**What you are asked to do:**
Show all the lines in the data below that include the word "unflattened".

**Given records:**
[Start of section]

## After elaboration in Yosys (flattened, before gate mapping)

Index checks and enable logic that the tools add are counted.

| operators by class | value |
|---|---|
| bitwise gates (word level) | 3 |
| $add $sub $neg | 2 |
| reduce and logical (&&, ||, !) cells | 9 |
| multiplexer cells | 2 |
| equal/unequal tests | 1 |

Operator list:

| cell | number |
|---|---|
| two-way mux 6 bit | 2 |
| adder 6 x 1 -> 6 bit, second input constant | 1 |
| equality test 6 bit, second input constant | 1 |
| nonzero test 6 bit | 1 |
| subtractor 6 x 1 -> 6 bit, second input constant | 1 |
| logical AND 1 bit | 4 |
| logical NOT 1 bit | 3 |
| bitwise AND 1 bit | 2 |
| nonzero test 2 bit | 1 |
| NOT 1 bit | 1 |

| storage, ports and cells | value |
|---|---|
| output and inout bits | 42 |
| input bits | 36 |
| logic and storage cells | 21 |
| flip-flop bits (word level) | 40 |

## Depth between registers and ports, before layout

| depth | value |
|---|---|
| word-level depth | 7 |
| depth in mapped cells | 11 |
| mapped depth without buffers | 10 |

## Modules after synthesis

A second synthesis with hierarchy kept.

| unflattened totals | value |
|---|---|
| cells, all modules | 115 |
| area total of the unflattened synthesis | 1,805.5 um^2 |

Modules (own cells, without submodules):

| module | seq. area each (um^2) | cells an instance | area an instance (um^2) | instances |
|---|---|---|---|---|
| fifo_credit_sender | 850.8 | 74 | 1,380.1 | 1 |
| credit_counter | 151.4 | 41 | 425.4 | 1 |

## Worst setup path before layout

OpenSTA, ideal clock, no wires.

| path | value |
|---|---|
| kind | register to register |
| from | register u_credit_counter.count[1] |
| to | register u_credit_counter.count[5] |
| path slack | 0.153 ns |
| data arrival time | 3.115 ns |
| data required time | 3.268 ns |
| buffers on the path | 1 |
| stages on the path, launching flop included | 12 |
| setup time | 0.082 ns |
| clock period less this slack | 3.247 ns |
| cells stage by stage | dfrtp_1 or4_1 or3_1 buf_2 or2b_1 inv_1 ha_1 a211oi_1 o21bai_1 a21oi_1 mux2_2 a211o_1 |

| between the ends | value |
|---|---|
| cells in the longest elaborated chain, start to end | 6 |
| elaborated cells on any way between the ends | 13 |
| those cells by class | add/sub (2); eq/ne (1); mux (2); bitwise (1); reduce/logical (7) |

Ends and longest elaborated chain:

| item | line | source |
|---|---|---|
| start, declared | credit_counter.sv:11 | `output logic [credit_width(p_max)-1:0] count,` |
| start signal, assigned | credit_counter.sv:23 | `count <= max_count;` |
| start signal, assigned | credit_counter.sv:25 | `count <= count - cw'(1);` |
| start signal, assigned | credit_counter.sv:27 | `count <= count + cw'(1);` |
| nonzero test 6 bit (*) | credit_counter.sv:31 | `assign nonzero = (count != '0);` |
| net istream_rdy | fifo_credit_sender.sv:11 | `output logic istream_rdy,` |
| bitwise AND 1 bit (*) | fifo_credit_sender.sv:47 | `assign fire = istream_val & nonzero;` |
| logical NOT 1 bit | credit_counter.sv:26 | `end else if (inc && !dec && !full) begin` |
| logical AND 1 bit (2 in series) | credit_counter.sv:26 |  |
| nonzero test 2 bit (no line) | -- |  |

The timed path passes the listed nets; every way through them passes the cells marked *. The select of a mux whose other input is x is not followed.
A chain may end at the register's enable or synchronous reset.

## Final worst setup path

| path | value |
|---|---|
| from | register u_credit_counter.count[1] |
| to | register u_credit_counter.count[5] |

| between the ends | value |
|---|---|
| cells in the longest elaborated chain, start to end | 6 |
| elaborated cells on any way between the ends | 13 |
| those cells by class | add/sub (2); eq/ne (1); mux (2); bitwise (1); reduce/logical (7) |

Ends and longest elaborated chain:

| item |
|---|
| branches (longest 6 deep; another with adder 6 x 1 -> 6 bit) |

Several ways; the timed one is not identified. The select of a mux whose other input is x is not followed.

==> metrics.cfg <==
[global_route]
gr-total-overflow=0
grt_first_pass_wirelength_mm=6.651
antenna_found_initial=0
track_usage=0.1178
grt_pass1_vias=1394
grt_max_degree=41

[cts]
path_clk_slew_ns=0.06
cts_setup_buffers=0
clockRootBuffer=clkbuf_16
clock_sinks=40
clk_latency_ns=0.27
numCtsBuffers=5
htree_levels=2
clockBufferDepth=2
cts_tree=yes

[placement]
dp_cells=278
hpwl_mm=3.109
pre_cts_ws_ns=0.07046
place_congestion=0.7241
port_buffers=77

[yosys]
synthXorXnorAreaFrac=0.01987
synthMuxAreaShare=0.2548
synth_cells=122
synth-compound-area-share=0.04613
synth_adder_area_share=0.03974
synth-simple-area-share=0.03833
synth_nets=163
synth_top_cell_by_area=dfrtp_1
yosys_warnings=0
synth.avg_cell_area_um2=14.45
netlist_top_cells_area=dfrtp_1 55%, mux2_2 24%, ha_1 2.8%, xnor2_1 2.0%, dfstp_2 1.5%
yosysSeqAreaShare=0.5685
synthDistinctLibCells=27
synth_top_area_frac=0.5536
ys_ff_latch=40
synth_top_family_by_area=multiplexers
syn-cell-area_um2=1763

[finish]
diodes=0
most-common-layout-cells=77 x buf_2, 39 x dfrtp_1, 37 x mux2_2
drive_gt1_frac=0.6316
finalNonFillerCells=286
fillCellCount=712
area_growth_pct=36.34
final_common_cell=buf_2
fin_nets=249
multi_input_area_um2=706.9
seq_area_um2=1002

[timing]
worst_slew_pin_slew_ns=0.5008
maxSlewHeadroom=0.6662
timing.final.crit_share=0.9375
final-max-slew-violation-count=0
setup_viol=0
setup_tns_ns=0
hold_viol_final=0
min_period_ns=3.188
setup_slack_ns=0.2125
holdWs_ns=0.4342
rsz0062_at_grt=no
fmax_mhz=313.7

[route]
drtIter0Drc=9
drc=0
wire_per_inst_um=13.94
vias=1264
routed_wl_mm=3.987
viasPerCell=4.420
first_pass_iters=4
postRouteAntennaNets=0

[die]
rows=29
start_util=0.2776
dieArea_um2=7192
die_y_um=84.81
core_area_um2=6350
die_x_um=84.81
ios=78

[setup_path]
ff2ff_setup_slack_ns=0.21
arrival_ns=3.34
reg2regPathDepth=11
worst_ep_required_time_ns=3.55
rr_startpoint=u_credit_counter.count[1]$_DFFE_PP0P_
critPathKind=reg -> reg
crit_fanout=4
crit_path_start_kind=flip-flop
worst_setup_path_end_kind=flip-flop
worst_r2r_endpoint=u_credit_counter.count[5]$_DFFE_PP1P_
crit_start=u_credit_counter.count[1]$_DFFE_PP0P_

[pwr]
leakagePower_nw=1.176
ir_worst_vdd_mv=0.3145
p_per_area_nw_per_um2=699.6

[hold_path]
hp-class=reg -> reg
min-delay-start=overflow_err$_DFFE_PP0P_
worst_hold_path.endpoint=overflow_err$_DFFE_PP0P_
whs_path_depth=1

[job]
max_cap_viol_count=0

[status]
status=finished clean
File: src/rtl/hs_unbs.sv
// hs_unbs: high-speed receive bit unstuffer and deserializer.
// Drops the stuffed zero after each run of STUFF_LEN ones and packs
// the remaining data bits LSB-first into bytes on a valid/ready
// holding register. Flags stuff errors and holding-register overruns.
//
// Ports:
//   clk        bit clock, posedge
//   rst        synchronous active-high reset
//   dataIn     NRZI-decoded serial bit, sampled while RX_EN=1
//   RX_EN      high during a received packet
//   RX_READY   consumer accepts the holding byte this cycle
//   dataOut    holding-register byte
//   RX_VALID   holding register full, held until accepted
//   RX_ACTIVE  packet reception in progress
//   RX_ERROR   sticky bit-stuff error for the current packet
//   RX_OVERRUN sticky flag: a completed byte was dropped
module hs_unbs #(
    parameter int STUFF_LEN = 6
) (
    input  logic       clk,
    input  logic       rst,
    input  logic       dataIn,
    input  logic       RX_EN,
    input  logic       RX_READY,
    output logic [7:0] dataOut,
    output logic       RX_VALID,
    output logic       RX_ACTIVE,
    output logic       RX_ERROR,
    output logic       RX_OVERRUN
);

    localparam int CW = $clog2(STUFF_LEN + 1);

    typedef enum logic [1:0] {
        S_IDLE,
        S_ACTIVE,
        S_ERROR
    } state_t;

    state_t          r_state;
    logic [2:0]      r_idx;
    logic [CW-1:0]   r_ones;
    logic [7:0]      r_shift;
    logic [7:0]      r_data;
    logic            r_valid;
    logic            r_active;
    logic            r_error;
    logic            r_overrun;

    logic            w_run;
    logic            w_full;
    logic            w_stuff;
    logic            w_serr;
    logic            w_data;
    logic            w_done;
    logic            w_accept;
    logic            w_load;
    logic [7:0]      w_byte;

    // In IDLE the counters are already zero, so the first bit of a
    // packet always takes the data-bit path.
    always_comb begin
        w_run    = RX_EN && (r_state != S_ERROR);
        w_full   = (r_ones == CW'(STUFF_LEN));
        w_stuff  = w_run && w_full && !dataIn;
        w_serr   = w_run && w_full && dataIn;
        w_data   = w_run && !w_full;
        w_done   = w_data && (r_idx == 3'd7);
        w_accept = r_valid && RX_READY;
        w_load   = w_done && (!r_valid || RX_READY);
        w_byte   = {dataIn, r_shift[6:0]};
    end

    always_ff @(posedge clk) begin
        if (rst) begin
            r_state   <= S_IDLE;
            r_idx     <= 3'd0;
            r_ones    <= '0;
            r_shift   <= 8'h00;
            r_data    <= 8'h00;
            r_valid   <= 1'b0;
            r_active  <= 1'b0;
            r_error   <= 1'b0;
            r_overrun <= 1'b0;
        end else begin
            // Holding register: a completion in the same cycle as an
            // accept wins, leaving the new byte valid.
            if (w_accept) begin
                r_valid <= 1'b0;
            end
            if (w_load) begin
                r_data  <= w_byte;
                r_valid <= 1'b1;
            end

            unique case (r_state)
                S_IDLE: begin
                    if (RX_EN) begin
                        r_state   <= S_ACTIVE;
                        r_active  <= 1'b1;
                        r_error   <= 1'b0;
                        r_overrun <= 1'b0;
                    end
                end
                S_ACTIVE, S_ERROR: begin
                    if (!RX_EN) begin
                        r_state  <= S_IDLE;
                        r_active <= 1'b0;
                        r_idx    <= 3'd0;
                        r_ones   <= '0;
                    end else if (w_serr) begin
                        r_state <= S_ERROR;
                        r_error <= 1'b1;
                        r_idx   <= 3'd0;
                        r_ones  <= '0;
                    end
                end
                default: begin
                    r_state <= S_IDLE;
                end
            endcase

            if (w_stuff) begin
                r_ones <= '0;
            end

            // Ones count carries across byte boundaries.
            if (w_data) begin
                r_shift[r_idx] <= dataIn;
                r_ones         <= dataIn ? r_ones + CW'(1) : '0;
                r_idx          <= r_idx + 3'd1;
            end

            if (w_done && !w_load) begin
                r_overrun <= 1'b1;
            end
        end
    end

    assign dataOut    = r_data;
    assign RX_VALID   = r_valid;
    assign RX_ACTIVE  = r_active;
    assign RX_ERROR   = r_error;
    assign RX_OVERRUN = r_overrun;

endmodule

[End of section]

**Task solution:**
| unflattened totals | value |
| area total of the unflattened synthesis | 1,805.5 um^2 |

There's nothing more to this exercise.